Zwölf Jungen und Mädchen in der Samtgemeinde unterwegs

Sternsinger sammeln 1250 Euro für Kinder

An der diesjährigen Sternsinger-Aktion haben sich auch zwölf Jungen und Mädchen aus der Samtgemeinde Sibbesse beteiligt. Foto: Neumann

SIBBESSE / WESTFELD Es ist schon ein alter Brauch: Jedes Jahr um den Dreikönigstag gehen Jungen und Mädchen als Sternsinger von Haus zu Haus und bringen Gottes Segen zu den Menschen. Sie schreiben den Segenspruch an die Haustür, der da lautet: „Christus Manionem Benedictat – Christus segne dieses Haus“.

In der Samtgemeinde Sibbesse waren zwölf Mädchen und Jungen in Begleitung von Erwachsenen aus der Pfarrgemeinde Westfeld in den Gewändern der Heiligen Drei Könige unterwegs. Diesmal waren sie durch Krankheit und kurzfristige Absagen etwas dezimiert. Trotzdem waren die Jungen und Mädchen gut gelaunt. Viele Familien haben die Sternsinger mit ihrer Sammelbüchse erwartet. Immerhin haben sie 1 250 Euro für den guten Zweck gesammelt. Eingestimmt auf ihre Mission wurden die Jungen und Mädchen mit dem Film „Willi auf den Philippinen“. Willi Weitzel aus dem Europa-Park Rust war für die Sternkinder unterwegs. Unter dem gleichnamigen Titel kann der Film im Internet unter „You Tube“ angeschaut werde. Der Film verdeutlicht auch das nicht einfache Leben mit den Sorgen und Nöten in den Familien auf dem Inselstaat.
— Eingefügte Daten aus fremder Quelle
### src/rtl/pulse_train_gen.sv
// pulse_train_gen: expands one start request into TOTAL_COUNT evenly spaced single-cycle pulses.
// Optional abort port and cancel logic are enabled by defining PULSE_TRAIN_ABORT_EN.
module pulse_train_gen #(
   parameter int TOTAL_COUNT = 3,
   parameter int PERIOD      = 4
) (
   input  logic clk,
   input  logic rst_n,
   input  logic start,
`ifdef PULSE_TRAIN_ABORT_EN
   input  logic abort,
`endif
   output logic pulse_out,
   output logic busy,
   output logic done
);
   localparam int CW = $clog2(TOTAL_COUNT + 1);
   localparam int PW = $clog2(PERIOD);
   localparam logic [CW-1:0] CNT_LAST = CW'(TOTAL_COUNT);
   localparam logic [PW-1:0] PH_LAST  = PW'(PERIOD - 1);

   generate
      if (TOTAL_COUNT < 1 || PERIOD < 2) begin : g_bad_params
         $error("pulse_train_gen: TOTAL_COUNT must be >= 1 and PERIOD >= 2");
      end
   endgenerate

   typedef enum logic [1:0] {IDLE, PULSE, GAP} state_t;
   state_t state, state_n;
   logic [CW-1:0] pulse_cnt, pulse_cnt_n;
   logic [PW-1:0] phase_cnt, phase_cnt_n;
   logic kill;

`ifdef PULSE_TRAIN_ABORT_EN
   assign kill = abort && state != IDLE;
`else
   assign kill = 1'b0;
`endif

   // phase_cnt is 0 in PULSE and advances through GAP, so PULSE-to-PULSE spacing is PERIOD
   always_comb begin
      state_n     = state;
      pulse_cnt_n = pulse_cnt;
      phase_cnt_n = phase_cnt;
      if (kill)
         state_n = IDLE;
      else
         case (state)
            IDLE: if (start) begin
               state_n     = PULSE;
               pulse_cnt_n = '0;
               phase_cnt_n = '0;
            end
            PULSE: begin
               state_n     = GAP;
               pulse_cnt_n = pulse_cnt + 1'b1;
               phase_cnt_n = phase_cnt + 1'b1;
            end
            GAP: if (phase_cnt == PH_LAST) begin
               state_n     = (pulse_cnt == CNT_LAST) ? IDLE : PULSE;
               phase_cnt_n = '0;
            end else
               phase_cnt_n = phase_cnt + 1'b1;
            default: state_n = IDLE;
         endcase
   end

   always_ff @(posedge clk or negedge rst_n) begin
      if (!rst_n) begin
         state     <= IDLE;
         pulse_cnt <= '0;
         phase_cnt <= '0;
         pulse_out <= 1'b0;
         busy      <= 1'b0;
         done      <= 1'b0;
      end else begin
         state     <= state_n;
         pulse_cnt <= pulse_cnt_n;
         phase_cnt <= phase_cnt_n;
         pulse_out <= state_n == PULSE;
         busy      <= state_n != IDLE;
         done      <= state_n == GAP && phase_cnt_n == PH_LAST && pulse_cnt_n == CNT_LAST;
      end
   end
endmodule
Unter der Leitung der Katechetin Veronika Knirsch (Almstedt) haben sich die Kommunionskinder Neele Latzel, Elisabeth Andres, Philipp Hürtgen, Elisa Kramer, Lena Wilke, Neele Wenzel, Fiete Wenzel, Leon Kaste, Nova Rammert, Lara Miller, Leonie Krischer und Jamie Markwordt in den Dienst der guten Sache gestellt. Sie wurden von Andrea Vogel, Regina Behrens (beide Sibbesse), Annika Knirsch (Almstedt), Irmgard Scharff (Westfeld) und Heinrich Wunram (Sibbesse) in den verschiedenen Orten begleitet.

Vor ihrem Start wurden den Sternsingern warme Worte von Veronika Knirsch und dem Pfarrer Konrad Sindermann mit auf den Weg gegeben. „Mit dem Segen Gottes bringt ihr eine Botschaft in die Häuser. Es geht nicht allen Kindern so gut wie euch. Wir sammeln für die Kinder, die wenig oder gar nichts zu essen haben. Deshalb danke ich euch für euren Einsatz“, sagten sie in der kleinen Andacht.